長期療養をしている患者にとって
絶望的だった高額療養費の改正案
例えば、70歳未満で年収600万円の人の自己負担限度額は、現在は【8万100円+(医療費-26万7000円)×1%】。だが、改正案では、25年8月に8万8200円+α、26年8月に10万800円+α、27年8月に11万3400円+αへと引き上げられる予定となっていた。
医療費が100万円だった場合の患者負担は、現在の8万7430円から、25年8月に9万5260円、26年8月に10万7440円、27年8月に11万9620円となり、最終的に今よりも3万円以上負担が増える。
単発的なケガや病気で、医療費が高額になるのが1回だけなら、なんとか支払えるかもしれない。だが、がんや難病などを患って療養期間が長引いた場合は、その負担は患者に重くのしかかる。
高額療養費には、療養が長引いた場合の負担を軽減するための「多数回該当」という制度がある。直近1年間に高額療養費が適用された月が3回になると、4回目から自己負担限度額が引き下げられるというものだ。

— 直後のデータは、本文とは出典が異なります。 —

[config.mk]
export PLATFORM = sky130hd
export DESIGN_NAME = csam_core_state
export DESIGN_NICKNAME = d
export VERILOG_FILES = /design/src/csam_pkg.sv /design/src/csam_core_state.sv
export SDC_FILE = /design/constraint.sdc
export NUM_CORES = 1
export LEC_CHECK = 0
export BUFFER_PORTS_ARGS = -buffer_cell sky130_fd_sc_hd__buf_2
export CAP_MARGIN = 20
export CORE_ASPECT_RATIO = 1.75
export CORE_MARGIN = 2
export CORE_UTILIZATION = 26
export DETAILED_ROUTE_END_ITERATION = 8
export HOLD_SLACK_MARGIN = 0.08
export PLACE_DENSITY_LB_ADDON = 0.3
export SETUP_SLACK_MARGIN = 0.05
export SLEW_MARGIN = 25
export SYNTH_ARGS = -nofsm -noshare
export SYNTH_HDL_FRONTEND = slang
export SYNTH_SLANG_ARGS = --single-unit
[constraint.sdc]
create_clock -name ref_clk -period 14.6 [get_ports ref_clk]
set_input_delay 0.73 -clock ref_clk [delete_from_list [all_inputs] [get_ports ref_clk]]
set_output_delay 0.73 -clock ref_clk [all_outputs]
set_load 0.03 [all_outputs]
[src/csam_pkg.sv]
package csam_pkg;
	// address map
	localparam logic [15:0] RAM_LOW_END     = 16'h007f;
	localparam logic [15:0] RAM_MIRROR_BASE = 16'h0100;
	localparam logic [15:0] RAM_MIRROR_END  = 16'h017f;
	localparam logic [15:0] SFR_BASE        = 16'h00c0;
	localparam logic [15:0] SFR_END         = 16'h00ff;
	localparam logic [15:0] ROM_BASE        = 16'h8000;
	localparam logic [7:0]  STACK_PAGE      = 8'h01;
	localparam int          RAM_ADDR_W      = 7;
	localparam int          SFR_COUNT       = 64;
	// special-function register offsets
	localparam logic [7:0] OFS_MAIN_CLOCK_MANAGER  = 8'hc0;
	localparam logic [7:0] OFS_SYSTEM_STATUS       = 8'hc1;
	localparam logic [7:0] OFS_INTERRUPT_ENABLE    = 8'hc2;
	localparam logic [7:0] OFS_INTERRUPT_STATUS    = 8'hc3;
	localparam logic [7:0] OFS_HALT_RELEASE_ENABLE = 8'hc4;
	localparam logic [7:0] OFS_TIMER0_COUNT        = 8'hc8;
	localparam logic [7:0] OFS_TIMER0_CONTROL      = 8'hc9;
	localparam logic [7:0] OFS_TIMER1_COUNT        = 8'hca;
	localparam logic [7:0] OFS_TIMER1_CONTROL      = 8'hcb;
	localparam logic [7:0] OFS_TIMER2_COUNT_LOW    = 8'hcc;
	localparam logic [7:0] OFS_TIMER2_COUNT_HIGH   = 8'hcd;
	localparam logic [7:0] OFS_TIMER2_CONTROL      = 8'hce;
	localparam logic [7:0] OFS_DIVIDER_SELECT      = 8'hcf;
	localparam logic [7:0] OFS_PORT0_DATA          = 8'hd2;
	localparam logic [7:0] OFS_PORT0_DIRECTION     = 8'hd3;
	localparam logic [7:0] OFS_PORT0_PULL_HIGH     = 8'hd4;
	localparam logic [7:0] OFS_PORT0_OPEN_DRAIN    = 8'hd5;
	localparam logic [7:0] OFS_PORT1_DATA          = 8'hd7;
	localparam logic [7:0] OFS_PORT1_DIRECTION     = 8'hd8;
	localparam logic [7:0] OFS_PORT1_PULL_HIGH     = 8'hd9;
	localparam logic [7:0] OFS_PORT1_OPEN_DRAIN    = 8'hda;
	localparam logic [7:0] OFS_PORT2_DATA          = 8'hdc;
	localparam logic [7:0] OFS_PORT2_DIRECTION     = 8'hdd;
	localparam logic [7:0] OFS_PORT2_PULL_HIGH     = 8'hde;
	localparam logic [7:0] OFS_PORT2_OPEN_DRAIN    = 8'hdf;
	localparam logic [7:0] OFS_CALENDAR_COUNT_0    = 8'he0;
	localparam logic [7:0] OFS_PORT3_DATA          = 8'he8;
	localparam logic [7:0] OFS_PORT3_DIRECTION     = 8'he9;
	localparam logic [7:0] OFS_PORT3_PULL_HIGH     = 8'hea;
	localparam logic [7:0] OFS_PORT3_OPEN_DRAIN    = 8'heb;
	localparam logic [7:0] OFS_PORT4_DATA          = 8'hec;
	localparam logic [7:0] OFS_PORT4_OPEN_DRAIN    = 8'hed;
	localparam logic [7:0] OFS_MEMORY_BANK_SELECT  = 8'hf2;
	localparam logic [7:0] OFS_WRITE_UNLOCK_KEY    = 8'hf3;
	localparam logic [7:0] OFS_AUDIO_CH1_ENVELOPE  = 8'hf7;
	localparam logic [7:0] OFS_AUDIO_CH2_ENVELOPE  = 8'hf8;
	localparam logic [7:0] OFS_AUDIO_OUTPUT_CTRL   = 8'hf9;
	// implemented-bit masks and reset values
	localparam logic [7:0] MASK_ALL       = 8'hff;
	localparam logic [7:0] MASK_LOW7      = 8'h7f;
	localparam logic [7:0] MASK_LOW6      = 8'h3f;
	localparam logic [7:0] MASK_LOW5      = 8'h1f;
	localparam logic [7:0] MASK_BIT0      = 8'h01;
	localparam logic [7:0] MASK_BIT7      = 8'h80;
	localparam logic [7:0] MASK_CLOCK_MGR = 8'ha7;
	localparam logic [7:0] MASK_AUDIO     = 8'h77;
	localparam logic [7:0] RST_ZERO       = 8'h00;
	localparam logic [7:0] RST_COUNT      = 8'hff;
	localparam logic [7:0] UNLOCK_PATTERN = 8'h58;
	localparam int         STATUS_WDT_BIT = 7;
	// processor status bits
	localparam int PSR_N = 7;
	localparam int PSR_V = 6;
	localparam int PSR_ONE = 5;
	localparam int PSR_B = 4;
	localparam int PSR_D = 3;
	localparam int PSR_I = 2;
	localparam int PSR_Z = 1;
	localparam int PSR_C = 0;
	localparam logic [7:0]  PSR_RESET = 8'h24;
	localparam logic [7:0]  SP_RESET  = 8'hff;
	localparam logic [15:0] PC_RESET  = 16'hfffc;

	typedef enum logic [1:0] {CSAM_RGN_NONE, CSAM_RGN_RAM, CSAM_RGN_SFR,
		CSAM_RGN_ROM} csam_region_t;
	typedef enum logic [1:0] {CSAM_IDX_NONE, CSAM_IDX_X, CSAM_IDX_Y} csam_index_t;
	typedef enum logic [3:0] {CSAM_ALU_PASS, CSAM_ALU_ADC, CSAM_ALU_SBC, CSAM_ALU_CMP,
		CSAM_ALU_AND, CSAM_ALU_ORA, CSAM_ALU_EOR, CSAM_ALU_ASL, CSAM_ALU_LSR,
		CSAM_ALU_ROL, CSAM_ALU_ROR} csam_alu_op_t;
endpackage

ただし、長期療養している人なら誰でも利用できるというわけはなく、高額療養費の適用が3回あると、初めてこの負担軽減策は発動される。たとえ継続的に医療費を支払っていたとしても、その自己負担額が高額療養費の限度額に届いていなければ、当然のことながら多数回該当も適用されない。
高額療養費の自己負担限度額が引き上げられると、そこそこ高い医療費を自己負担しているにも関わらず、その限度額に届かないために高額療養費の適用にならず、多数回該当も受けられない可能性が出てくるのだ。
年収600万円の人を例にとると、現在は26万7000円を超えると高額療養費の適用になっている。この適用ラインは、25年8月以降は29万4000円、26年8月以降は33万6000円、27年8月以降は37万8000円と引き上げられる予定になっていた。
医療費が、毎月35万円ずつ1年間かかった場合、現在は高額療養費が適用されて、当初の自己負担限度額は月額8万930円。4カ月目から、限度額は月4万4400円に引き下げられるので、1年間に支払う自己負担の合計は64万2390円だ。